> [Given data]:

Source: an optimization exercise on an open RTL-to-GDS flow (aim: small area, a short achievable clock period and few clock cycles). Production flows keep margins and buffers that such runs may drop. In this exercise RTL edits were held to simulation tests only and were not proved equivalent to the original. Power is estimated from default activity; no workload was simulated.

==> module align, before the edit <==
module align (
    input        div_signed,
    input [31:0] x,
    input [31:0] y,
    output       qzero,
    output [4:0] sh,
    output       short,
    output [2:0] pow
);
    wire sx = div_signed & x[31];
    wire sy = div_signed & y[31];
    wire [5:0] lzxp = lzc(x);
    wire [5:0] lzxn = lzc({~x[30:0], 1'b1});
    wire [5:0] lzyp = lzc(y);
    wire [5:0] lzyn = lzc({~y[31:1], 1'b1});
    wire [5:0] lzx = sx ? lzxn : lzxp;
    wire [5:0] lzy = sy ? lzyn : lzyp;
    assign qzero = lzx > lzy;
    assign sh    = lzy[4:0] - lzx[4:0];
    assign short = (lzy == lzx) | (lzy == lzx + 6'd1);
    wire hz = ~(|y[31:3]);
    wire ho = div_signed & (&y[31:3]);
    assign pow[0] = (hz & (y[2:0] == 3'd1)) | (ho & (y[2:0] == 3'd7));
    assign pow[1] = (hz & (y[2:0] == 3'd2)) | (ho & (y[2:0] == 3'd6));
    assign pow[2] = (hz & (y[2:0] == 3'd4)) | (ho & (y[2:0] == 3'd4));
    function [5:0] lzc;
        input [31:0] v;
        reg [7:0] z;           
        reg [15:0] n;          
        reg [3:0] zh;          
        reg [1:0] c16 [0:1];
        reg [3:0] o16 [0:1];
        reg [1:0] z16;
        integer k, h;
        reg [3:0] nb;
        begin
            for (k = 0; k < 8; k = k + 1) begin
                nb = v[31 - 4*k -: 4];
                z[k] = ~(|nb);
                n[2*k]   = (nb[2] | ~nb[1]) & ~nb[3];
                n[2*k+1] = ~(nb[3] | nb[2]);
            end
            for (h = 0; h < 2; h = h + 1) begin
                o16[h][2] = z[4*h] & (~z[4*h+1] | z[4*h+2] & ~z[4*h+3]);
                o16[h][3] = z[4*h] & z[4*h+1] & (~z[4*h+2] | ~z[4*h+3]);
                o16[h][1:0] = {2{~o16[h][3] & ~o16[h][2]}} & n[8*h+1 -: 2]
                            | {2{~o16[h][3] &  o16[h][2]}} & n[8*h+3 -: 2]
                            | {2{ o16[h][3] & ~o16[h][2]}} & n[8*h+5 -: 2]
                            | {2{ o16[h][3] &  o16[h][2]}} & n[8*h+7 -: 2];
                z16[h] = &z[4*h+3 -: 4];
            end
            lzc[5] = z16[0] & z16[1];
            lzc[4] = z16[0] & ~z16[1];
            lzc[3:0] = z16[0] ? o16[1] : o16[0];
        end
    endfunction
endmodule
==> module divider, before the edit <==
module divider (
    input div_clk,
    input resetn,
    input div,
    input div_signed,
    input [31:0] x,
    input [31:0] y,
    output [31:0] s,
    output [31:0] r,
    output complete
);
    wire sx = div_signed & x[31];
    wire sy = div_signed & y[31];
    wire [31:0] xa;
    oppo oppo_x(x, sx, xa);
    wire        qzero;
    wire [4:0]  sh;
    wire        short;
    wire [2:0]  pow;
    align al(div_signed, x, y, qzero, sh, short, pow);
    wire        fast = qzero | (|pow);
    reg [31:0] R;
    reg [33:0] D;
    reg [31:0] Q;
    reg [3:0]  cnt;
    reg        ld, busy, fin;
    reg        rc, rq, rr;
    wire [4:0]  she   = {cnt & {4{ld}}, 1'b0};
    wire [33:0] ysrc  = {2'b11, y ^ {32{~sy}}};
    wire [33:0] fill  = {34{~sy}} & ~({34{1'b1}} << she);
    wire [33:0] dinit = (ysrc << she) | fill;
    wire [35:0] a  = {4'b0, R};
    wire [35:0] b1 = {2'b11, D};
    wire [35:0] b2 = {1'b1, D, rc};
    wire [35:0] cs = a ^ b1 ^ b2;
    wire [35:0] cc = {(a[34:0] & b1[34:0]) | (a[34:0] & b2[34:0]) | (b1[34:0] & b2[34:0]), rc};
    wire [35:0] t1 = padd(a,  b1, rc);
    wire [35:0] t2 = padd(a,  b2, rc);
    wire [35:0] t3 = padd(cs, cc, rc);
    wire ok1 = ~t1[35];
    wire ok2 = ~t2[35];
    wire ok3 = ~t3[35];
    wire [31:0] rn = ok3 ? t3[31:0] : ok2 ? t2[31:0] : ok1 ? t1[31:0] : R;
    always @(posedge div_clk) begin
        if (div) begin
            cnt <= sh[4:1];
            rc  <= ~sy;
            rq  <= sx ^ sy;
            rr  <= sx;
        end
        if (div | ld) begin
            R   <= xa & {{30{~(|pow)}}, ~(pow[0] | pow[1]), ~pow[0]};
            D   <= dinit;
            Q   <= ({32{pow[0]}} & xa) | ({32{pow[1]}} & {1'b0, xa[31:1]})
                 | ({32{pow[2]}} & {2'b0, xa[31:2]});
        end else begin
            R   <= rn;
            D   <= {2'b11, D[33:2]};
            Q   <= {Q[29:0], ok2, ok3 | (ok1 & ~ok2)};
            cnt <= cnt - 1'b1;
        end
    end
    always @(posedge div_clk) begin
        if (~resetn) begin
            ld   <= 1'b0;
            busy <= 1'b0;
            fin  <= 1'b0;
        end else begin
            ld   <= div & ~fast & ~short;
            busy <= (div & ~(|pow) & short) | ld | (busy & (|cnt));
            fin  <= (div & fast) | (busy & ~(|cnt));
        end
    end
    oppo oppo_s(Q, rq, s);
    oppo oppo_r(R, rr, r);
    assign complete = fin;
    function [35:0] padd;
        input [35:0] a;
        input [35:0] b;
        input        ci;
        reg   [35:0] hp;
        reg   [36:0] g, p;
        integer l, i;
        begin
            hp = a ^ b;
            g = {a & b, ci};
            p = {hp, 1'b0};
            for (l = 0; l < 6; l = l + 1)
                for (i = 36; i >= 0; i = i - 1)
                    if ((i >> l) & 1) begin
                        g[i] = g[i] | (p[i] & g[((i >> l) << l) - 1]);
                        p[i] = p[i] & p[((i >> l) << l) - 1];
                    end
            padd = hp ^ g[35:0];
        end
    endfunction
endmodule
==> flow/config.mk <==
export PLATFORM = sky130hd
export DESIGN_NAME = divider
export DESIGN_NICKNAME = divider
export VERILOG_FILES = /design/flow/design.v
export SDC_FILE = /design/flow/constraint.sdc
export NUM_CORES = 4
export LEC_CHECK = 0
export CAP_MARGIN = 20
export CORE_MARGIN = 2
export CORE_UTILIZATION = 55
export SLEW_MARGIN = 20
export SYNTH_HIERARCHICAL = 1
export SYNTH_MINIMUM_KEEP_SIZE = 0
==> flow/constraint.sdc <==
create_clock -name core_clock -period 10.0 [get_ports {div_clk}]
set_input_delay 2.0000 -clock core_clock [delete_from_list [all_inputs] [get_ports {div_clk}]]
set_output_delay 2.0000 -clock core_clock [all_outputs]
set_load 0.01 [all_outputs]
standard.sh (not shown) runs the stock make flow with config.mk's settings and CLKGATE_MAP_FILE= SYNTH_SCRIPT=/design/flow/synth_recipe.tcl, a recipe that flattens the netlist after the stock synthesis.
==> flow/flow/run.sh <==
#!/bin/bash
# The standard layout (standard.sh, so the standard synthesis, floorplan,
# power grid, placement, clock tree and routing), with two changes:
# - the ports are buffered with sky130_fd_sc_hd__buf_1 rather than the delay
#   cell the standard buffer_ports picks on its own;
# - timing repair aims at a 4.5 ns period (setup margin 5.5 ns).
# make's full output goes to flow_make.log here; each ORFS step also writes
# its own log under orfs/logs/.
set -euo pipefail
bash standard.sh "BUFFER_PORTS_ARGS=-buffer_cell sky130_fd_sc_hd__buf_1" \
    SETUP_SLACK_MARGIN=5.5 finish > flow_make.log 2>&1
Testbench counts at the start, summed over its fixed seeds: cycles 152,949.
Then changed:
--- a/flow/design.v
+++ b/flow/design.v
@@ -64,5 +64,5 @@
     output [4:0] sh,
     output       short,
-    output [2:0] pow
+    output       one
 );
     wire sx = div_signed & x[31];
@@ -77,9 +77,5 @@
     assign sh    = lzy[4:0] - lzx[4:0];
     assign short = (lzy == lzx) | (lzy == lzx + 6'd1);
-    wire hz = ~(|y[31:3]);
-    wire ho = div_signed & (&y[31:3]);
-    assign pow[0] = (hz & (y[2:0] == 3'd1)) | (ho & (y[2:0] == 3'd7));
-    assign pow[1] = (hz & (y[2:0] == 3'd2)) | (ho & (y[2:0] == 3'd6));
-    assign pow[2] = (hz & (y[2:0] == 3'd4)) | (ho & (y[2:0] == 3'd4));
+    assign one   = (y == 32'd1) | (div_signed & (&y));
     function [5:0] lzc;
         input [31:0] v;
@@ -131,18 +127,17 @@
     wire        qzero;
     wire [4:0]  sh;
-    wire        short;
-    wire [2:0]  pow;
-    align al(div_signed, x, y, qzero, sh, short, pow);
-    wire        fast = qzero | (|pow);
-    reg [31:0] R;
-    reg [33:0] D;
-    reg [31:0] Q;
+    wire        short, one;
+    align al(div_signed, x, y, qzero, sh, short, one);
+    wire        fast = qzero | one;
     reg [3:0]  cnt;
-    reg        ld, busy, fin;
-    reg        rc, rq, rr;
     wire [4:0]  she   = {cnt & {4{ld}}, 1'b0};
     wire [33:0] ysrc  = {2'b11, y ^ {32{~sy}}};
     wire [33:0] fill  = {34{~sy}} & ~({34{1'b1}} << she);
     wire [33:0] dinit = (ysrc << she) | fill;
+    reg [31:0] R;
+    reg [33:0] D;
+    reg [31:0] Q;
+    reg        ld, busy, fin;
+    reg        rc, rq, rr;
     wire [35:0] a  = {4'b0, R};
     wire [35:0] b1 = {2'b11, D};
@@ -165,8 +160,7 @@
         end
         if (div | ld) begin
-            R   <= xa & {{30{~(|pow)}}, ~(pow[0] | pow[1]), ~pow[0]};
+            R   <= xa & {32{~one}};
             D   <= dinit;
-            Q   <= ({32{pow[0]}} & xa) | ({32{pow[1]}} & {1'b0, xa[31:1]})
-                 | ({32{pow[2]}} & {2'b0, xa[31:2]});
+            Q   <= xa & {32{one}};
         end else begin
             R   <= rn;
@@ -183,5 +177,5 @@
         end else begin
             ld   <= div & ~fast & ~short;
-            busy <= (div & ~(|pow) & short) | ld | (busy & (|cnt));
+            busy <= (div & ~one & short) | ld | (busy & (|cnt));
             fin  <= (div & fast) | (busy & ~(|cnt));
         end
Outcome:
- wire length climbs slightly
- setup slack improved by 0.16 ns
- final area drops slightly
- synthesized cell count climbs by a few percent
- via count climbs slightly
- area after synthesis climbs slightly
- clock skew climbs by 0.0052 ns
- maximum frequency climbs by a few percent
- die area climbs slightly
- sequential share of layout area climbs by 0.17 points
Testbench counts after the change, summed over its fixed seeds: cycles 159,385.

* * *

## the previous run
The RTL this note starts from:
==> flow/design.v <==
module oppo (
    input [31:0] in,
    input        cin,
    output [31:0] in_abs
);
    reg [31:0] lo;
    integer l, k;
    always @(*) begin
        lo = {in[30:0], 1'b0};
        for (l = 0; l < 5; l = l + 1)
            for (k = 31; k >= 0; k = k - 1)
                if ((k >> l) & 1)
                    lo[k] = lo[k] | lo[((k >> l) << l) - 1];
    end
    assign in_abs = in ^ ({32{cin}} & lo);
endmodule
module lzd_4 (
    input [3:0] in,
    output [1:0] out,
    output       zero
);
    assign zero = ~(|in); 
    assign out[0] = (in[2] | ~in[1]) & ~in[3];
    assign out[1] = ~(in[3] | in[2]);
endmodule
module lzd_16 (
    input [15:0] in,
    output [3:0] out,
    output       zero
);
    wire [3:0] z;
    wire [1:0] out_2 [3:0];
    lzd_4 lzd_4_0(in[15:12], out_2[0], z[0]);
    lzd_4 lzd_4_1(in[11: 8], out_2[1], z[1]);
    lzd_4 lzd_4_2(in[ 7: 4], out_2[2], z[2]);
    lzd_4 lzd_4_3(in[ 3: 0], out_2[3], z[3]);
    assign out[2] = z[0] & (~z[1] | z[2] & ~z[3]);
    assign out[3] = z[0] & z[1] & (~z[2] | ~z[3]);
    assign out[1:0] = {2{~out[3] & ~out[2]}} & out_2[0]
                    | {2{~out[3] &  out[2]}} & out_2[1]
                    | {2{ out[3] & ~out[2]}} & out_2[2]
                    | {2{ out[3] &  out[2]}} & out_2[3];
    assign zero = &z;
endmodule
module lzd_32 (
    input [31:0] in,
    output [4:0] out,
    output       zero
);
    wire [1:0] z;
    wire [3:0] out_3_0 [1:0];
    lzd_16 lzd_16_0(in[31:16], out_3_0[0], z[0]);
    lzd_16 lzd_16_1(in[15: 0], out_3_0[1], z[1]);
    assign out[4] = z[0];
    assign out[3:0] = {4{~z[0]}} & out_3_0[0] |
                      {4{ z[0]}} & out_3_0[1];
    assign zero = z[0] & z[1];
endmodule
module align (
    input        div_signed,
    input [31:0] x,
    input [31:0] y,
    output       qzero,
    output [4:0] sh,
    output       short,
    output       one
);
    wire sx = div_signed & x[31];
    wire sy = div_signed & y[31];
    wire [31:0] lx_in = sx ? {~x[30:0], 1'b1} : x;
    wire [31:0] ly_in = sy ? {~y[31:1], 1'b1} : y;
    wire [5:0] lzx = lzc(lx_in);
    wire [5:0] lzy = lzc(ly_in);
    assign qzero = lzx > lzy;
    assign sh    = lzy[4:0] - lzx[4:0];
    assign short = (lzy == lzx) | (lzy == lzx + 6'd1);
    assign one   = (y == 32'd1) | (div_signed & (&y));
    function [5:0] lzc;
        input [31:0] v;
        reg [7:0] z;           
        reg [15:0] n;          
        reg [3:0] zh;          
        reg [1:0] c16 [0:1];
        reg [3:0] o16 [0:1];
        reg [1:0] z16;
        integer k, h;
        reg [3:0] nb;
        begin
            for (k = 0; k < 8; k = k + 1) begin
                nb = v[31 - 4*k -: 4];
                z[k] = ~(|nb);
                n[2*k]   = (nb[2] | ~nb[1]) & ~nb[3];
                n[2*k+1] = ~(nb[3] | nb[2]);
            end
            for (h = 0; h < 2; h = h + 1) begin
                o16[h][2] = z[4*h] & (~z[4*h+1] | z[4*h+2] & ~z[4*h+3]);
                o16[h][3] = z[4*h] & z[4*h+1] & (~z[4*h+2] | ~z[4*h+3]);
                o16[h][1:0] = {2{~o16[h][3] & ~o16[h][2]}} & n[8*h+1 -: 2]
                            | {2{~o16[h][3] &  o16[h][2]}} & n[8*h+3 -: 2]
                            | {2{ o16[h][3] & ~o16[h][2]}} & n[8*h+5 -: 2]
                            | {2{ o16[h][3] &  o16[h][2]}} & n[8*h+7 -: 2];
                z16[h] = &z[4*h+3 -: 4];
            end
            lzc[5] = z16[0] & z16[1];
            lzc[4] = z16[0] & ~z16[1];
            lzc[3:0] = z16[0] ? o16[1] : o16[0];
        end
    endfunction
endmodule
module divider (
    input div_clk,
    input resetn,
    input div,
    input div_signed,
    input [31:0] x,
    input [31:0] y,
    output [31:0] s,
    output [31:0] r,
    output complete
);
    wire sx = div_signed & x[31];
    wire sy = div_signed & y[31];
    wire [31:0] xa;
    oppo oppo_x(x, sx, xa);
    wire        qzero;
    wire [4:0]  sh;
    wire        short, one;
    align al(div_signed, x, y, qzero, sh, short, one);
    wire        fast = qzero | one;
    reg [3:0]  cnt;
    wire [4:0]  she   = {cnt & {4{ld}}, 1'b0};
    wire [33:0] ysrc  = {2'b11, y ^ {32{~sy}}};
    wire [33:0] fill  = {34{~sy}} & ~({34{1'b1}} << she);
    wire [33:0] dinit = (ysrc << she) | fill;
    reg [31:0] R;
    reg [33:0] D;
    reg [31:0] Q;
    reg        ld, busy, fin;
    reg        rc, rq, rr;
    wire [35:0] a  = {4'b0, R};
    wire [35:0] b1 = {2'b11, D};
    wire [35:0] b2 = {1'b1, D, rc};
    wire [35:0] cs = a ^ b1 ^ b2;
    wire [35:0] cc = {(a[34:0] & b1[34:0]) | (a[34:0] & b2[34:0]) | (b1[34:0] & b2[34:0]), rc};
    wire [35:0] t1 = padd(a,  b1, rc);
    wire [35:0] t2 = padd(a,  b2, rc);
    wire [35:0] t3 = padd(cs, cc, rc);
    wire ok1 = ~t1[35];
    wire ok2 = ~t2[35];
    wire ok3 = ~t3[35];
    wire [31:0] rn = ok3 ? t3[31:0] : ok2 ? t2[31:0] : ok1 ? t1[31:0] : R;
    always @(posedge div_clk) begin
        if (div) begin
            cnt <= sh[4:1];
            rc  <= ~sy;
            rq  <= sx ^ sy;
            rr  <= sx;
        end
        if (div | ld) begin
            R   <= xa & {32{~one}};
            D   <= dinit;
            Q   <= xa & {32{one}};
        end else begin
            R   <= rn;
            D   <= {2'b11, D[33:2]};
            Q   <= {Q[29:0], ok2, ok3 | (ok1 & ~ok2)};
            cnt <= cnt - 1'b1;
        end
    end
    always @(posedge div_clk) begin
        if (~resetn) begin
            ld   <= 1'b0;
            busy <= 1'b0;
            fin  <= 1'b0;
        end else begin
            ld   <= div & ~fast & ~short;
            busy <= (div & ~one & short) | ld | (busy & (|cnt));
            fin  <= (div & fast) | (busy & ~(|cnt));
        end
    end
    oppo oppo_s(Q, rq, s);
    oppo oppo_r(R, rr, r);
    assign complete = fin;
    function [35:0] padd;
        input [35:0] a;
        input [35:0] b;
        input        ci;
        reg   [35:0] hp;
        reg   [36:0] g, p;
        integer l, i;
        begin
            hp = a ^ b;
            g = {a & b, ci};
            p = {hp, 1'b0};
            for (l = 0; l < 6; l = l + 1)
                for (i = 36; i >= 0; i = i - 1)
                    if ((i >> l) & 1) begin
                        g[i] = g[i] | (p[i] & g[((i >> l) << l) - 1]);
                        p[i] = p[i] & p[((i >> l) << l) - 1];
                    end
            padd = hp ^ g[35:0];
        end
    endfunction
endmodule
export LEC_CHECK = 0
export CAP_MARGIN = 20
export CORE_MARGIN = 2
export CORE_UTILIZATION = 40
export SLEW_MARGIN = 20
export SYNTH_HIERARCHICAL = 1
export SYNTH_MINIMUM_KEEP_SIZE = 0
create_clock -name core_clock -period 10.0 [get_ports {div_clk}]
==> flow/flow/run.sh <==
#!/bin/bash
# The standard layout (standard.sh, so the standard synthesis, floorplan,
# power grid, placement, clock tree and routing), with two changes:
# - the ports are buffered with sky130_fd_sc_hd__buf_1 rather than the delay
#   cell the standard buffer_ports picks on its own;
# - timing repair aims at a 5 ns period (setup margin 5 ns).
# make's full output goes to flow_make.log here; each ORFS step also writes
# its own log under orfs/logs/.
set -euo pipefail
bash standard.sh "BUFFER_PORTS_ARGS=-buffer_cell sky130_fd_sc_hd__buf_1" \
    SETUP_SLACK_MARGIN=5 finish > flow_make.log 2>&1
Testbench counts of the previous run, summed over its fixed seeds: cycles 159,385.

> [Aim of the exercise]: Up to and including the line that contains "wire [5:0] lzyp = lzc(y);", output the records above exactly, beginning with their first line.

> [Result of the task]:
Source: an optimization exercise on an open RTL-to-GDS flow (aim: small area, a short achievable clock period and few clock cycles). Production flows keep margins and buffers that such runs may drop. In this exercise RTL edits were held to simulation tests only and were not proved equivalent to the original. Power is estimated from default activity; no workload was simulated.

==> module align, before the edit <==
module align (
    input        div_signed,
    input [31:0] x,
    input [31:0] y,
    output       qzero,
    output [4:0] sh,
    output       short,
    output [2:0] pow
);
    wire sx = div_signed & x[31];
    wire sy = div_signed & y[31];
    wire [5:0] lzxp = lzc(x);
    wire [5:0] lzxn = lzc({~x[30:0], 1'b1});
    wire [5:0] lzyp = lzc(y);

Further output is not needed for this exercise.